Anyway, whatever method you choose, don't fixate on low calorie substitutes, or it all just becomes a punishment that makes you long for junk. One battle at a time.

I substituted deliciously indulgent food containing protein, starches and fat:
Banana, melons, plums, strawberries give that sweet kick and if you add fat, such as cream or peanut butter, they feel very luxurious. Add a healthy starch, such as oats or wholegrain bread and you feel satiated.

You can do this ! ^

BigChocFrenzy · 26/02/2014 19:57

MrsF Your DS singing DinoPaws - lovely ! I'm just visualising your little tyke.
Grin

TwittyMcTwitterson · 26/02/2014 20:33

Hi Doris, thanks for asking. Unfortunately she only has one follicle (don't know what that means or how is relevant) but she can only use donor eggs. She's devastated as two years ago she was very fertile for age but wasted that time on stupid men. One of which she's still with Shock

Megrim · 26/02/2014 20:40

womble the good news is that KitKats are good for calcium and iron. Maybe your body was telling you something? Are you taking any vitamin supplements?

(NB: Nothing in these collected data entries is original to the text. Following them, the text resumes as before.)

From an optimization exercise on the open Yosys and OpenROAD flow, aimed at small area and a short achievable clock period; shortcuts taken in it are not production practice. At most, simulation tests tie the RTL to the original design; equivalence was not proved. Power figures rest on the tool's default switching activity, not on a simulated workload.

==> inputs of run a <==
==> flow/design.v (excerpt) <==
module riscv_ex_mem_wb #(
   parameter int DMEM_WORDS = 64
) (
   input  logic        clk,
   input  logic        reset,
   input  logic [31:0] PC_ID,
   input  logic [31:0] IMM_ID,
   input  logic [31:0] REG_DATA1_ID,
   input  logic [31:0] REG_DATA2_ID,
   input  logic [2:0]  FUNCT3_ID,
   input  logic [6:0]  FUNCT7_ID,
   input  logic [6:0]  OPCODE_ID,
   input  logic [4:0]  RD_ID,
   input  logic [4:0]  RS1_ID,
   input  logic [4:0]  RS2_ID,
   output logic        IF_ID_write,
   output logic        PC_write,
   output logic        PCSrc,
   output logic [31:0] PC_Branch,
   output logic        RegWrite_WB,
   output logic [31:0] ALU_DATA_WB,
   output logic [4:0]  RD_WB
);
clock: 7.2 ns
lec_check: 0
cap_margin: 20
core_margin: 2
core_utilization: 40
setup_slack_margin: 3.2
slew_margin: 20
run.sh (not shown) runs the stock make flow with config.mk's settings and CLKGATE_MAP_FILE= SYNTH_SCRIPT=/design/flow/synth_recipe.tcl, a recipe that flattens the netlist after the stock synthesis.
==> run b: changes against run a <==
--- a/flow/design.v
+++ b/flow/design.v
@@ -19,39 +19,34 @@
    output logic [31:0] PC_Branch,
    output logic        RegWrite_WB,
    output logic [31:0] ALU_DATA_WB,
    output logic [4:0]  RD_WB
 );
-   localparam int AW  = $clog2(DMEM_WORDS);
-   localparam int LO  = (AW + 1) / 2;      
-   localparam int HI  = AW - LO;           
-   localparam int NLO = 1 << LO;
-   localparam int NHI = 1 << HI;
+   localparam int AW = $clog2(DMEM_WORDS);
    localparam logic [6:0] OP_R  = 7'b0110011;
    localparam logic [6:0] OP_I  = 7'b0010011;
    localparam logic [6:0] OP_LW = 7'b0000011;
    localparam logic [6:0] OP_SW = 7'b0100011;
    localparam logic [6:0] OP_BR = 7'b1100011;
    logic        id_wr, id_ld, id_st, id_br, id_bne, id_imm_sel, uses_rs2;
    logic        id_add, id_sub, id_and, id_or, id_xor, id_slt, id_sll, id_srl;
    logic [31:0] id_a, id_b;
    logic        stall, load_id;
    logic        idex_wr, idex_wa, idex_ld, idex_st, idex_br, idex_bne;
-   logic        idex_sub, idex_and, idex_or, idex_xor, idex_slt, idex_sh, idex_srl, idex_tgo;
+   logic        idex_sub, idex_and, idex_or, idex_xor, idex_slt, idex_sh, idex_srl;
    logic        idex_hz;                  
    logic        fa_ex, fa_wb, fb_ex, fb_wb, ob_ex, ob_wb;
-   logic [31:0] idex_a, idex_b, idex_opb;
+   logic [31:0] idex_a, idex_b, idex_opb, idex_tgt;
    logic [4:0]  idex_rd;
    logic [31:0] fwd_a, fwd_b, alu_b, alu_res, sum, sh_in, sh_out;
    logic        slt, taken;
    logic        exmem_wr, exmem_ld, exmem_st, pcsrc_q, squash;
-   logic [31:0] exmem_alu, exmem_store;
-   logic [NHI-1:0] rd_hi, wr_hi;
-   logic [NLO-1:0] wd_lo;      
+   logic [31:0] exmem_alu, exmem_store, exmem_target;
    logic [4:0]  exmem_rd;
    logic [31:0]          dmem [DMEM_WORDS];
    logic [DMEM_WORDS-1:0] dvalid;
+   logic [AW-1:0]        mem_addr;
    logic [31:0]          load_data;
    logic                 rw_q;
    logic [31:0]          memwb_data;
    logic [4:0]           memwb_rd;
    always_comb begin
@@ -121,11 +116,10 @@
          idex_br <= 1'b0; idex_hz <= 1'b0;
          fa_ex <= 1'b0; fa_wb <= 1'b0; fb_ex <= 1'b0; fb_wb <= 1'b0;
          ob_ex <= 1'b0; ob_wb <= 1'b0;
          exmem_wr <= 1'b0; exmem_ld <= 1'b0; exmem_st <= 1'b0;
          pcsrc_q <= 1'b0; squash <= 1'b0; rw_q <= 1'b0;
-         rd_hi <= '0; wr_hi <= '0;
       end else begin
          idex_wr <= load_id && id_wr;
          idex_wa <= load_id && id_wr && !id_ld;
          idex_ld <= load_id && id_ld;
          idex_st <= load_id && id_st;
@@ -141,14 +135,10 @@
          exmem_ld <= idex_ld && !pcsrc_q;
          exmem_st <= idex_st && !pcsrc_q;
          pcsrc_q  <= idex_br && !pcsrc_q && taken;
          squash   <= pcsrc_q;
          rw_q     <= exmem_wr && (exmem_rd != 5'd0);
-         for (int k = 0; k < NHI; k++) begin
-            rd_hi[k] <= idex_ld && !pcsrc_q && (sum[2+LO +: HI] == k[HI-1:0]);
-            wr_hi[k] <= idex_st && !pcsrc_q && (sum[2+LO +: HI] == k[HI-1:0]);
-         end
       end
    end
    always_ff @(posedge clk) begin
       idex_bne <= id_bne;
       idex_sub <= id_sub || id_slt;
@@ -158,12 +148,12 @@
       idex_slt <= id_slt;
       idex_sh  <= id_sll || id_srl;
       idex_srl <= id_srl;
       idex_a   <= id_a;
       idex_b   <= id_b;
-      idex_tgo <= id_br;
-      idex_opb <= id_br ? PC_ID + IMM_ID : id_imm_sel ? IMM_ID : id_b;
+      idex_opb <= id_imm_sel ? IMM_ID : id_b;
+      idex_tgt <= PC_ID + IMM_ID;
       idex_rd  <= RD_ID;
    end
    always_comb begin
       fwd_a = fa_ex ? exmem_alu : fa_wb ? ALU_DATA_WB : idex_a;
       fwd_b = fb_ex ? exmem_alu : fb_wb ? ALU_DATA_WB : idex_b;
@@ -174,39 +164,39 @@
       sh_out = sh_in << alu_b[4:0];
       if (idex_and)      alu_res = fwd_a & alu_b;
       else if (idex_or)  alu_res = fwd_a | alu_b;
       else if (idex_xor) alu_res = fwd_a ^ alu_b;
       else if (idex_slt) alu_res = {31'd0, slt};
-      else if (idex_tgo) alu_res = idex_opb;
       else if (idex_sh)  for (int i = 0; i < 32; i++) alu_res[i] = idex_srl ? sh_out[31-i] : sh_out[i];
       else               alu_res = sum;
       taken = idex_bne ^ (fwd_a == fwd_b);
    end
    always_ff @(posedge clk) begin
       exmem_alu    <= alu_res;
       exmem_store  <= fwd_b;
       exmem_rd     <= idex_rd;
-      for (int k = 0; k < NLO; k++) wd_lo[k] <= (sum[2 +: LO] == k[LO-1:0]);
+      exmem_target <= idex_tgt;
    end
    assign PCSrc     = pcsrc_q;
-   assign PC_Branch = exmem_alu;
+   assign PC_Branch = exmem_target;
+   assign mem_addr  = exmem_alu[AW+1:2];
    always_comb begin
       load_data = '0;
       for (int i = 0; i < DMEM_WORDS; i++)
-         if (rd_hi[i/NLO] && wd_lo[i%NLO] && dvalid[i]) load_data = load_data | dmem[i];
+         if (mem_addr == i[AW-1:0] && dvalid[i]) load_data = load_data | dmem[i];
    end
    for (genvar i = 0; i < DMEM_WORDS; i++) begin : g_word
       always_ff @(posedge clk or negedge reset) begin
          if (!reset)                                     dvalid[i] <= 1'b0;
-         else if (wr_hi[i/NLO] && wd_lo[i%NLO])              dvalid[i] <= 1'b1;
+         else if (exmem_st && mem_addr == i[AW-1:0])     dvalid[i] <= 1'b1;
       end
       always_ff @(posedge clk) begin
-         if (wr_hi[i/NLO] && wd_lo[i%NLO]) dmem[i] <= exmem_store;
+         if (exmem_st && mem_addr == i[AW-1:0]) dmem[i] <= exmem_store;
       end
    end
    always_ff @(posedge clk) begin
-      memwb_data <= load_data | (exmem_ld ? 32'd0 : exmem_alu);
+      memwb_data <= exmem_ld ? load_data : exmem_alu;
       memwb_rd   <= exmem_rd;
    end
    assign RegWrite_WB = rw_q;
    assign ALU_DATA_WB = memwb_data;
    assign RD_WB       = memwb_rd;
Settings changed: SETUP_SLACK_MARGIN 3.2 to default.
==> run c: changes against run a <==
--- a/flow/design.v
+++ b/flow/design.v
@@ -29,10 +29,29 @@
    localparam logic [6:0] OP_R  = 7'b0110011;
    localparam logic [6:0] OP_I  = 7'b0010011;
    localparam logic [6:0] OP_LW = 7'b0000011;
    localparam logic [6:0] OP_SW = 7'b0100011;
    localparam logic [6:0] OP_BR = 7'b1100011;
+   function automatic logic [31:0] add32(input logic [31:0] a, input logic [31:0] b,
+                                         input logic cin);
+      logic [31:0] x, g, p;
+      int          j;
+      x = a ^ b;
+      g = a & b;
+      p = x;
+      g[0] = g[0] | (p[0] & cin);
+      for (int l = 0; l < 5; l++) begin
+         for (int i = 0; i < 32; i++) begin
+            if (((i >> l) & 1) == 1) begin
+               j    = ((i >> l) << l) - 1;
+               g[i] = g[i] | (p[i] & g[j]);
+               p[i] = p[i] & p[j];
+            end
+         end
+      end
+      add32 = x ^ {g[30:0], cin};
+   endfunction
    logic        id_wr, id_ld, id_st, id_br, id_bne, id_imm_sel, uses_rs2;
    logic        id_add, id_sub, id_and, id_or, id_xor, id_slt, id_sll, id_srl;
    logic [31:0] id_a, id_b;
    logic        stall, load_id;
    logic        idex_wr, idex_wa, idex_ld, idex_st, idex_br, idex_bne;
@@ -105,12 +124,11 @@
          default: ;
       endcase
    end
    always_comb begin
       uses_rs2    = (OPCODE_ID == OP_R) || (OPCODE_ID == OP_SW) || (OPCODE_ID == OP_BR);
-      stall       = idex_hz && !pcsrc_q &&
-                    ((idex_rd == RS1_ID) || (uses_rs2 && (idex_rd == RS2_ID)));
+      stall       = idex_hz && ((idex_rd == RS1_ID) || (uses_rs2 && (idex_rd == RS2_ID)));
       load_id     = !(pcsrc_q || squash || stall);
       IF_ID_write = !stall;
       PC_write    = !stall;
       id_a        = (RegWrite_WB && (RD_WB == RS1_ID)) ? ALU_DATA_WB : REG_DATA1_ID;
       id_b        = (RegWrite_WB && (RD_WB == RS2_ID)) ? ALU_DATA_WB : REG_DATA2_ID;
@@ -128,11 +146,12 @@
          idex_wr <= load_id && id_wr;
          idex_wa <= load_id && id_wr && !id_ld;
          idex_ld <= load_id && id_ld;
          idex_st <= load_id && id_st;
          idex_br <= load_id && id_br;
-         idex_hz <= load_id && id_ld && (RD_ID != 5'd0) && !pcsrc_q;
+         idex_hz <= load_id && id_ld && (RD_ID != 5'd0) && !pcsrc_q &&
+                    !(idex_br && taken);
          fa_ex <= (RS1_ID != 5'd0) && idex_wa && !pcsrc_q && (idex_rd == RS1_ID);
          fa_wb <= (RS1_ID != 5'd0) && exmem_wr && (exmem_rd == RS1_ID);
          fb_ex <= (RS2_ID != 5'd0) && idex_wa && !pcsrc_q && (idex_rd == RS2_ID);
          fb_wb <= (RS2_ID != 5'd0) && exmem_wr && (exmem_rd == RS2_ID);
          ob_ex <= !id_imm_sel && (RS2_ID != 5'd0) && idex_wa && !pcsrc_q && (idex_rd == RS2_ID);
@@ -159,18 +178,18 @@
       idex_sh  <= id_sll || id_srl;
       idex_srl <= id_srl;
       idex_a   <= id_a;
       idex_b   <= id_b;
       idex_tgo <= id_br;
-      idex_opb <= id_br ? PC_ID + IMM_ID : id_imm_sel ? IMM_ID : id_b;
+      idex_opb <= id_br ? add32(PC_ID, IMM_ID, 1'b0) : id_imm_sel ? IMM_ID : id_b;
       idex_rd  <= RD_ID;
    end
    always_comb begin
       fwd_a = fa_ex ? exmem_alu : fa_wb ? ALU_DATA_WB : idex_a;
       fwd_b = fb_ex ? exmem_alu : fb_wb ? ALU_DATA_WB : idex_b;
       alu_b = ob_ex ? exmem_alu : ob_wb ? ALU_DATA_WB : idex_opb;
-      sum   = fwd_a + (alu_b ^ {32{idex_sub}}) + {31'd0, idex_sub};
+      sum   = add32(fwd_a, alu_b ^ {32{idex_sub}}, idex_sub);
       slt   = (fwd_a[31] ^ alu_b[31]) ? fwd_a[31] : sum[31];
       for (int i = 0; i < 32; i++) sh_in[i] = idex_srl ? fwd_a[31-i] : fwd_a[i];
       sh_out = sh_in << alu_b[4:0];
       if (idex_and)      alu_res = fwd_a & alu_b;
       else if (idex_or)  alu_res = fwd_a | alu_b;
==> flow/flow/run.sh (new file) <==
#!/bin/bash
# The standard layout, with two changes to how it is made:
#  - plain buffers (buf_2) on the ports instead of the delay-cell buffers buffer_ports picks
#    by default (every port still gets its own buffer);
#  - no adder-cell mapping in synthesis (ADDER_MAP_FILE empty), so ABC maps the RTL's
#    prefix adders itself. Registers are untouched by this.
set -euo pipefail
export BUFFER_PORTS_ARGS="-buffer_cell sky130_fd_sc_hd__buf_2"
export ADDER_MAP_FILE=""
bash standard.sh > standard_flow.log 2>&1
==> flow/standard.sh (new file) <==
#!/bin/bash
# synth_recipe.tcl (not shown) runs the flow's synth.tcl, then flattens the netlist and writes it again
# the make line also repeats each setting of config.mk as NAME=value (left out here)
make -C /OpenROAD-flow-scripts/flow DESIGN_CONFIG=/design/flow/config.mk WORK_HOME=/design/flow/orfs CLKGATE_MAP_FILE= SYNTH_SCRIPT=/design/flow/synth_recipe.tcl "${@:-finish}"
Settings changed: CTS_CLUSTER_DIAMETER from default to 80, CTS_CLUSTER_SIZE from default to 26, SETUP_SLACK_MARGIN 3.2 to 3.3.
removed: flow/run.sh
==> run d: changes against run a <==
--- a/flow/design.v
+++ b/flow/design.v
@@ -105,12 +105,11 @@
          default: ;
       endcase
    end
    always_comb begin
       uses_rs2    = (OPCODE_ID == OP_R) || (OPCODE_ID == OP_SW) || (OPCODE_ID == OP_BR);
-      stall       = idex_hz && !pcsrc_q &&
-                    ((idex_rd == RS1_ID) || (uses_rs2 && (idex_rd == RS2_ID)));
+      stall       = idex_hz && ((idex_rd == RS1_ID) || (uses_rs2 && (idex_rd == RS2_ID)));
       load_id     = !(pcsrc_q || squash || stall);
       IF_ID_write = !stall;
       PC_write    = !stall;
       id_a        = (RegWrite_WB && (RD_WB == RS1_ID)) ? ALU_DATA_WB : REG_DATA1_ID;
       id_b        = (RegWrite_WB && (RD_WB == RS2_ID)) ? ALU_DATA_WB : REG_DATA2_ID;
@@ -128,11 +127,12 @@
          idex_wr <= load_id && id_wr;
          idex_wa <= load_id && id_wr && !id_ld;
          idex_ld <= load_id && id_ld;
          idex_st <= load_id && id_st;
          idex_br <= load_id && id_br;
-         idex_hz <= load_id && id_ld && (RD_ID != 5'd0) && !pcsrc_q;
+         idex_hz <= load_id && id_ld && (RD_ID != 5'd0) && !pcsrc_q &&
+                    !(idex_br && taken);
          fa_ex <= (RS1_ID != 5'd0) && idex_wa && !pcsrc_q && (idex_rd == RS1_ID);
          fa_wb <= (RS1_ID != 5'd0) && exmem_wr && (exmem_rd == RS1_ID);
          fb_ex <= (RS2_ID != 5'd0) && idex_wa && !pcsrc_q && (idex_rd == RS2_ID);
          fb_wb <= (RS2_ID != 5'd0) && exmem_wr && (exmem_rd == RS2_ID);
          ob_ex <= !id_imm_sel && (RS2_ID != 5'd0) && idex_wa && !pcsrc_q && (idex_rd == RS2_ID);
==> flow/flow/run.sh (new file) <==
#!/bin/bash
# The standard layout, with plain buffers (buf_2) on the ports instead of the delay-cell
# buffers buffer_ports picks by default. Every port still gets its own buffer.
set -euo pipefail
export BUFFER_PORTS_ARGS="-buffer_cell sky130_fd_sc_hd__buf_2"
bash standard.sh > standard_flow.log 2>&1
==> flow/standard.sh (new file) <==
#!/bin/bash
# synth_recipe.tcl (not shown) runs the flow's synth.tcl, then flattens the netlist and writes it again
# the make line also repeats each setting of config.mk as NAME=value (left out here)
make -C /OpenROAD-flow-scripts/flow DESIGN_CONFIG=/design/flow/config.mk WORK_HOME=/design/flow/orfs CLKGATE_MAP_FILE= SYNTH_SCRIPT=/design/flow/synth_recipe.tcl "${@:-finish}"
Settings changed: CORE_UTILIZATION 40 to 55, CTS_CLUSTER_DIAMETER from default to 80, CTS_CLUSTER_SIZE from default to 26.
removed: flow/run.sh
==> summary of the runs <==
The highest final cell count belongs to run a, the lowest to run d. Sequential power is about the same in run c and run b. Sequential cell count: run b is higher than run a (40). Design area, highest first: run a, run b, run d, run c. Synthesized area: run a > run d > run b > run c.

womblesofwestminster · 26/02/2014 21:16

it's brilliant that you're off to the gym instead of continuing to self-sab

I would have normally continued to self-sab Blush I even thought about cancelling the gym and doing just that. I'm glad I didn't. Although I had an uber stitch at the gym. Ooops.

I still cried all the way home from the gym. Bloomin' hormones.

zedzedzed I like your idea of eating 1 kitkat's worth of cals LESS each day to cancel it out :) Which leads me onto my next Q:

PORRIDGE EATERS I NEED YOUR HELP!!!!

I'm eating copious amounts of Quaker Oats porridge but it's packed with sugar. What things can I use on regular boring porridge to pimp it up?